Exercise: In the listing below, a line holding "cts_max_level 1 \" and a line holding "antennaDiodeCount 0 \" mark the range. Retype both exactly, with all lines between them.

The data:
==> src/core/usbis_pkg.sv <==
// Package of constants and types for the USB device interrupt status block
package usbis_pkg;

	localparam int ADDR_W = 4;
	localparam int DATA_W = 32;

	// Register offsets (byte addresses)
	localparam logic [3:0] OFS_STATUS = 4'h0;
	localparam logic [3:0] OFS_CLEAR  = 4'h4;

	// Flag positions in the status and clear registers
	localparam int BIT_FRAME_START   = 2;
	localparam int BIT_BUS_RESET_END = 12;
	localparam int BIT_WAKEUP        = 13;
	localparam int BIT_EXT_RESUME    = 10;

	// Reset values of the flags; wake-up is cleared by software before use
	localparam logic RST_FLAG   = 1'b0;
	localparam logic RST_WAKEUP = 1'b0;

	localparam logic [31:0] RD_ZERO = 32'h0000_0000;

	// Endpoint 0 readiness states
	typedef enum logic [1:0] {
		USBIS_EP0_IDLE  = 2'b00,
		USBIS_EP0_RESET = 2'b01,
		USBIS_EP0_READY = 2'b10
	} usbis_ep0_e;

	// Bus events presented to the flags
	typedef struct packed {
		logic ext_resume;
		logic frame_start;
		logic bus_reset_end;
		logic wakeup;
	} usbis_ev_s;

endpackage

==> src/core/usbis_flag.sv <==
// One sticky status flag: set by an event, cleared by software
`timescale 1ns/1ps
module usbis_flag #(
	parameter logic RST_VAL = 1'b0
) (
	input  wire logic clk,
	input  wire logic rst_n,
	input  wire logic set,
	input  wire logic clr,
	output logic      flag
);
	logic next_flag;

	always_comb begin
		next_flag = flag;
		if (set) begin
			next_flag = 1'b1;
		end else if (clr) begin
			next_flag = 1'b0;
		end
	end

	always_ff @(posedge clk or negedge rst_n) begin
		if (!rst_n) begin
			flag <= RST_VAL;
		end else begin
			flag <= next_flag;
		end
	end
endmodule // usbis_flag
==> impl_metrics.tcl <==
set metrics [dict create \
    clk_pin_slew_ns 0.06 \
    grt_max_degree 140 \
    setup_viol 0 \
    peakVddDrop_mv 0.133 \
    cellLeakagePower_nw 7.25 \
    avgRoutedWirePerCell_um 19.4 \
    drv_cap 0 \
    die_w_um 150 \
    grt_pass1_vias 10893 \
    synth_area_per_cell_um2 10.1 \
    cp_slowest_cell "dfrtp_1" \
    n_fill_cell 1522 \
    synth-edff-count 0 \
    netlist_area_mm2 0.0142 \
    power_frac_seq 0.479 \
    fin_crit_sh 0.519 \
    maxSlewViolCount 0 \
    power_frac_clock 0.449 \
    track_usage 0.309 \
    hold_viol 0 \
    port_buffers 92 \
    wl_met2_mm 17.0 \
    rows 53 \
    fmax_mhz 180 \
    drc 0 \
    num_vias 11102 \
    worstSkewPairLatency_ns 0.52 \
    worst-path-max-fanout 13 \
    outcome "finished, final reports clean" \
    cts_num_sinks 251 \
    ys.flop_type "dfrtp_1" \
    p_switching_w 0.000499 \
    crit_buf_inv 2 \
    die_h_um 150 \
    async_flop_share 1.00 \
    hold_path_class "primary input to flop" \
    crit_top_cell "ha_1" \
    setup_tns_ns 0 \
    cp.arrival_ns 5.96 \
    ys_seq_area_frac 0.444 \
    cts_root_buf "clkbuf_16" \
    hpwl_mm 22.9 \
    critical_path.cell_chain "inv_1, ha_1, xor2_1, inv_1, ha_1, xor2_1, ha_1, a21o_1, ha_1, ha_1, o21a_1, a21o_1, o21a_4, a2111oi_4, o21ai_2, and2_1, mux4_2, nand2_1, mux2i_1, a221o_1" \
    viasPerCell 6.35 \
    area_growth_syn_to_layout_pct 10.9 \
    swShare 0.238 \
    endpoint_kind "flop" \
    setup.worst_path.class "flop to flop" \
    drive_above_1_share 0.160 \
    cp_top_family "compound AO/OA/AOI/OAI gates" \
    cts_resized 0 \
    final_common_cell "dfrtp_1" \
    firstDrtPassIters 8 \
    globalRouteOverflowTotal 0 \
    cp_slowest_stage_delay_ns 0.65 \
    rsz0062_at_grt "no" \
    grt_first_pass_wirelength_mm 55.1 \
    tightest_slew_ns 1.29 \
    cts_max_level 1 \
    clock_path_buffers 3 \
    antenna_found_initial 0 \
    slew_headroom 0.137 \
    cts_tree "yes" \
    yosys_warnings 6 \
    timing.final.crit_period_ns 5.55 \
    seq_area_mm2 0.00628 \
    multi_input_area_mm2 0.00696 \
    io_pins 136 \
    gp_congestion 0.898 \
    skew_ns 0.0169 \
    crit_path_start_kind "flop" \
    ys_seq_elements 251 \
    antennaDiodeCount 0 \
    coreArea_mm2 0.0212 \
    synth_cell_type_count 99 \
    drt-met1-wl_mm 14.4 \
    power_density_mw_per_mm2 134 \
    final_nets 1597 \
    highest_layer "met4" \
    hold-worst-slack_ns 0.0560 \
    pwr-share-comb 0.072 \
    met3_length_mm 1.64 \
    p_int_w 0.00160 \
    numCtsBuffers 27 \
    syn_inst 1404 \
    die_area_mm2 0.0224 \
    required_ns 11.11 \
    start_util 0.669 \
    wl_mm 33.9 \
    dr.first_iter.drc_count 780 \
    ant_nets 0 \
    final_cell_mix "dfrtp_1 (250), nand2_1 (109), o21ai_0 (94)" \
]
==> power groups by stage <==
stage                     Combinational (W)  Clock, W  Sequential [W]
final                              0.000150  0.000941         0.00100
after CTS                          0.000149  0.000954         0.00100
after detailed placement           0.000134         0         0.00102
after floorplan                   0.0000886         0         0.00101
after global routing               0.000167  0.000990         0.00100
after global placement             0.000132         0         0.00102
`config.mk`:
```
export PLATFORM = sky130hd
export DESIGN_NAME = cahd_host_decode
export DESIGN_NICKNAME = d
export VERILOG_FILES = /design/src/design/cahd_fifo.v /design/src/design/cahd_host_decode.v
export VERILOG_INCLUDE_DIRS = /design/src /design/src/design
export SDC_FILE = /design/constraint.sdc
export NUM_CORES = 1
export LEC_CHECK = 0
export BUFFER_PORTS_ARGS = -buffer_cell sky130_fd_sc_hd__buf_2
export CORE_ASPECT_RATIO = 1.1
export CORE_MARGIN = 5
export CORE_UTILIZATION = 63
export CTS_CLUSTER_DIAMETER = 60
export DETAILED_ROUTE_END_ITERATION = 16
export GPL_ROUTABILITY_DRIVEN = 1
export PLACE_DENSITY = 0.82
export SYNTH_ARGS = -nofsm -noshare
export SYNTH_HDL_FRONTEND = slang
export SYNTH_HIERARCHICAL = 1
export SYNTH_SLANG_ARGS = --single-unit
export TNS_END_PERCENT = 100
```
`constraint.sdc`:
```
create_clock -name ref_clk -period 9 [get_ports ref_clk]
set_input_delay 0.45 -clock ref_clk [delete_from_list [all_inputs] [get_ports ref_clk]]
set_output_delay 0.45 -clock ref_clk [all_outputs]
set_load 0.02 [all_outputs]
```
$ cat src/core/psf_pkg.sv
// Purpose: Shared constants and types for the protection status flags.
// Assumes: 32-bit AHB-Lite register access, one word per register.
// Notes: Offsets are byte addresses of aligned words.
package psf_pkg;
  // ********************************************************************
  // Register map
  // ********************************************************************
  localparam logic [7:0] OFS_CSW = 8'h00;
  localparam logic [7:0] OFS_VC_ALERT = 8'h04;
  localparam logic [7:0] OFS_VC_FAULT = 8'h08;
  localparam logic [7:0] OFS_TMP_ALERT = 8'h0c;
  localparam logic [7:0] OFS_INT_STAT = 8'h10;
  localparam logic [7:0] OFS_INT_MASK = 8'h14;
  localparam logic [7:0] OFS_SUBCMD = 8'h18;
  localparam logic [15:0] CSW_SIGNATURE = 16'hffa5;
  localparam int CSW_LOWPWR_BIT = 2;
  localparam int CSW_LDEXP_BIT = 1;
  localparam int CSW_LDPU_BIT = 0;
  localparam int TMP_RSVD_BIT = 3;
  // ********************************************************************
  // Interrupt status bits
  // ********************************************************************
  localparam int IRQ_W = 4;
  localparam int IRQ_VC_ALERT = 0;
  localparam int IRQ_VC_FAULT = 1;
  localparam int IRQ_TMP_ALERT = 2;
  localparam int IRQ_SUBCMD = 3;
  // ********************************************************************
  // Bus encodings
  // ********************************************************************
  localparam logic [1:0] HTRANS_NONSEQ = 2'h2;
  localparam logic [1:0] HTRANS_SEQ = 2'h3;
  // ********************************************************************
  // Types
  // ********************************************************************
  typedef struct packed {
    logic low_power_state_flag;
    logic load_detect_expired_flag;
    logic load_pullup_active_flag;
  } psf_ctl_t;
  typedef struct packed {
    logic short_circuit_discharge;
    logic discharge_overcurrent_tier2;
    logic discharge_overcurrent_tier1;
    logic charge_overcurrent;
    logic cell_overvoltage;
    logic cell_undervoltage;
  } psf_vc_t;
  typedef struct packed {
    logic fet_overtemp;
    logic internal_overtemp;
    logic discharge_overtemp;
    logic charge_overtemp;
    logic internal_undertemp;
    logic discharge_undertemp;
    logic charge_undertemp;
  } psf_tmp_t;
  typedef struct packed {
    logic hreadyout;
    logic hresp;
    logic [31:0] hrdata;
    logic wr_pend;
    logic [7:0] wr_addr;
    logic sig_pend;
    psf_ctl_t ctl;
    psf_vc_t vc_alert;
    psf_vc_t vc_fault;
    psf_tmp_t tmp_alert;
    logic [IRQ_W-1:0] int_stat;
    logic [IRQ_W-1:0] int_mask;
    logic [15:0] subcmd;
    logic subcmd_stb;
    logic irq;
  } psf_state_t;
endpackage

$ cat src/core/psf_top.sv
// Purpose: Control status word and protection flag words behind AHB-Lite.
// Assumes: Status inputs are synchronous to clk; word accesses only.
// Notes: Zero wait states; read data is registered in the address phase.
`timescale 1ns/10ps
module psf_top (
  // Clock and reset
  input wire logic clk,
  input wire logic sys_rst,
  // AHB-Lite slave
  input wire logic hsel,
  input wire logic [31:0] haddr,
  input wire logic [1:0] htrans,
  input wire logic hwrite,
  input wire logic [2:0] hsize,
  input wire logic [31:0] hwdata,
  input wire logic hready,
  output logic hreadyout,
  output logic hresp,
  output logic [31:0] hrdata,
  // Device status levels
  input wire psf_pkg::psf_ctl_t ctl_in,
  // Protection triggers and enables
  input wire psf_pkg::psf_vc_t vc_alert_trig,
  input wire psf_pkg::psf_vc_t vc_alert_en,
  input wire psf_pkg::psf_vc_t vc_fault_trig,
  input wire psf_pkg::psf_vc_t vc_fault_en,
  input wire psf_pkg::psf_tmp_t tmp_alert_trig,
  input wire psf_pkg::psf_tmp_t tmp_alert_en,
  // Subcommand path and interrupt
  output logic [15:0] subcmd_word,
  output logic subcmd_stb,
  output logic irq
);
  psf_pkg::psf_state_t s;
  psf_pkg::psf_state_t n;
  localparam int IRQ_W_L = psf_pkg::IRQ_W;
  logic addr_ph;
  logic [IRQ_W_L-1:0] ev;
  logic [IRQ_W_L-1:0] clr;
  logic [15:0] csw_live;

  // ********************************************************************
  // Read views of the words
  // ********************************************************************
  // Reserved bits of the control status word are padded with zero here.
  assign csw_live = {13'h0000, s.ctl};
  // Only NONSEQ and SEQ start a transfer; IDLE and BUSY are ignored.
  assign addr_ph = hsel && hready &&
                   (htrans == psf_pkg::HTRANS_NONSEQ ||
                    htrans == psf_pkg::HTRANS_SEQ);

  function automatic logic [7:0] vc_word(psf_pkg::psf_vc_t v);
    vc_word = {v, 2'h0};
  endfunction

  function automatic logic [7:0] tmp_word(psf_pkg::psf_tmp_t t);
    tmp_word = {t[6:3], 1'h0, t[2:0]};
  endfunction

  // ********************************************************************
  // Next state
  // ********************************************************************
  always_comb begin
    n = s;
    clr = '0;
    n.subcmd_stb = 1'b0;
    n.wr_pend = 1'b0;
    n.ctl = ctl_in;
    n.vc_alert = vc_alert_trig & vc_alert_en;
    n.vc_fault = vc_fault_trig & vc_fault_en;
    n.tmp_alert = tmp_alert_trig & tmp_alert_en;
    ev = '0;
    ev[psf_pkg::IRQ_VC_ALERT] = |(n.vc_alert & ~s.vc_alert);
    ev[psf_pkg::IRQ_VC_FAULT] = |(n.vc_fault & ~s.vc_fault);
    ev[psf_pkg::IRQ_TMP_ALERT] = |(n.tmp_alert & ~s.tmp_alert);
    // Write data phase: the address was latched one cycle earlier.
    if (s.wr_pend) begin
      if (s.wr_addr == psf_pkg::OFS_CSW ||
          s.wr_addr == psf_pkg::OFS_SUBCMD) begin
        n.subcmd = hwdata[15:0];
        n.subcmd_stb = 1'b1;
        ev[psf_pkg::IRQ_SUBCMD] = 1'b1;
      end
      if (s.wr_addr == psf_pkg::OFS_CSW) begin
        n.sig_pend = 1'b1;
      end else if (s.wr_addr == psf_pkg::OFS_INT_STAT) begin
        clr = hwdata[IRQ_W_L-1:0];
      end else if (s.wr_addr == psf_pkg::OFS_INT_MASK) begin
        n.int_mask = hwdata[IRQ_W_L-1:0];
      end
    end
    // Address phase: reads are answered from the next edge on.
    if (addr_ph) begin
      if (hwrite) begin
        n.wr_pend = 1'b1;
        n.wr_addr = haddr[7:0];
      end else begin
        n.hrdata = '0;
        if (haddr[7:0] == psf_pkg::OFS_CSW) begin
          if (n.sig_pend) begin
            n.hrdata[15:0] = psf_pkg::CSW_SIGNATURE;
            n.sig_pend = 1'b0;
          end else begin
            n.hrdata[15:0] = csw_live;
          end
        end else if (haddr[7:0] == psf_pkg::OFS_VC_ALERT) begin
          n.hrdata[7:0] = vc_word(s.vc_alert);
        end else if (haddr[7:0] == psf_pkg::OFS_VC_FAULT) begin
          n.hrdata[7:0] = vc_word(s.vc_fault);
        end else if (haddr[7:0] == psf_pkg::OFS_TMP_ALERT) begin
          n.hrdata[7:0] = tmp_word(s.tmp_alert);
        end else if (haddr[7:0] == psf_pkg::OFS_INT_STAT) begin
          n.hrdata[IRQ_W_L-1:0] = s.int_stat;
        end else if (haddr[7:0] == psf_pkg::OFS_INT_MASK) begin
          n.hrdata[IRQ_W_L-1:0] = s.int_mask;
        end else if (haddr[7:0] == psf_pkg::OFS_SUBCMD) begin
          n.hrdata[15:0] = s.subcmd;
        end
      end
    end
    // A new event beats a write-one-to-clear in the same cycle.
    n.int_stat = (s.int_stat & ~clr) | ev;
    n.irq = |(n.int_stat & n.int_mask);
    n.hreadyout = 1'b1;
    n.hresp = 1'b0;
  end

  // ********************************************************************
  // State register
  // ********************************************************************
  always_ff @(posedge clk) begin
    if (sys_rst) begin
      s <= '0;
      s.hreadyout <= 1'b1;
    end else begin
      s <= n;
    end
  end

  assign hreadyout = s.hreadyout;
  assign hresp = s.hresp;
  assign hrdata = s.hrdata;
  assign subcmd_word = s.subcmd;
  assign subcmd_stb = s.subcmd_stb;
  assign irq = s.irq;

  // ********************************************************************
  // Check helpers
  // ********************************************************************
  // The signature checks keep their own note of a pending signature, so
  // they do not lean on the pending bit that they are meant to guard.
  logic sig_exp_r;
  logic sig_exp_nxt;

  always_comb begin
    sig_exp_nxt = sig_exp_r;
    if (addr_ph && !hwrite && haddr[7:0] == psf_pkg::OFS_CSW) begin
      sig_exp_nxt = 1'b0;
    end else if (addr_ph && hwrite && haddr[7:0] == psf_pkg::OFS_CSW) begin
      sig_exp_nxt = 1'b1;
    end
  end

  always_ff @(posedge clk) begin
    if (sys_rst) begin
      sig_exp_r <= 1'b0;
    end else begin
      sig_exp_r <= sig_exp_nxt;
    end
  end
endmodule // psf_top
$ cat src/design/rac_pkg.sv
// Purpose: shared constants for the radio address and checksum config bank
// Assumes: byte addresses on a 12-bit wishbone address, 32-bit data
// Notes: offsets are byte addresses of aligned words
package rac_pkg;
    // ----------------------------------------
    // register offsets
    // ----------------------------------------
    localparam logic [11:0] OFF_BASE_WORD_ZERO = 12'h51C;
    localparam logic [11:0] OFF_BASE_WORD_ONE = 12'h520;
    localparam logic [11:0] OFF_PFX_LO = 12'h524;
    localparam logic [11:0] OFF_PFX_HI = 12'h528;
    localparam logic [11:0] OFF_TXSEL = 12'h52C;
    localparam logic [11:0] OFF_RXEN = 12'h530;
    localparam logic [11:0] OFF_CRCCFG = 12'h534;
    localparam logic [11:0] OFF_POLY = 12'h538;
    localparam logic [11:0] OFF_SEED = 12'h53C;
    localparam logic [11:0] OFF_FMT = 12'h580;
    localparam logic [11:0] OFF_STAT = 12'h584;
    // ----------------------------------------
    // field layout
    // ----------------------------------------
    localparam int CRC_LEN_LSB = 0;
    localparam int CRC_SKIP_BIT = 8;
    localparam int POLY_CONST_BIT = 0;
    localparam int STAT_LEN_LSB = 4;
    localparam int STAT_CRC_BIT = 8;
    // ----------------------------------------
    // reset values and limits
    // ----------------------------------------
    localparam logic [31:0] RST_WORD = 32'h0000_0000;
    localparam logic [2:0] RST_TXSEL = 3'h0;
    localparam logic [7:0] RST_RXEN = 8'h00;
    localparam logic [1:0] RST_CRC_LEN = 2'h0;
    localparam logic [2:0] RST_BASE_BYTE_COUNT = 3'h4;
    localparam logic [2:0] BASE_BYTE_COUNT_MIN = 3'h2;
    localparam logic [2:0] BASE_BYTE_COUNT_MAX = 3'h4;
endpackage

Response below:
    cts_max_level 1 \
    clock_path_buffers 3 \
    antenna_found_initial 0 \
    slew_headroom 0.137 \
    cts_tree "yes" \
    yosys_warnings 6 \
    timing.final.crit_period_ns 5.55 \
    seq_area_mm2 0.00628 \
    multi_input_area_mm2 0.00696 \
    io_pins 136 \
    gp_congestion 0.898 \
    skew_ns 0.0169 \
    crit_path_start_kind "flop" \
    ys_seq_elements 251 \
    antennaDiodeCount 0 \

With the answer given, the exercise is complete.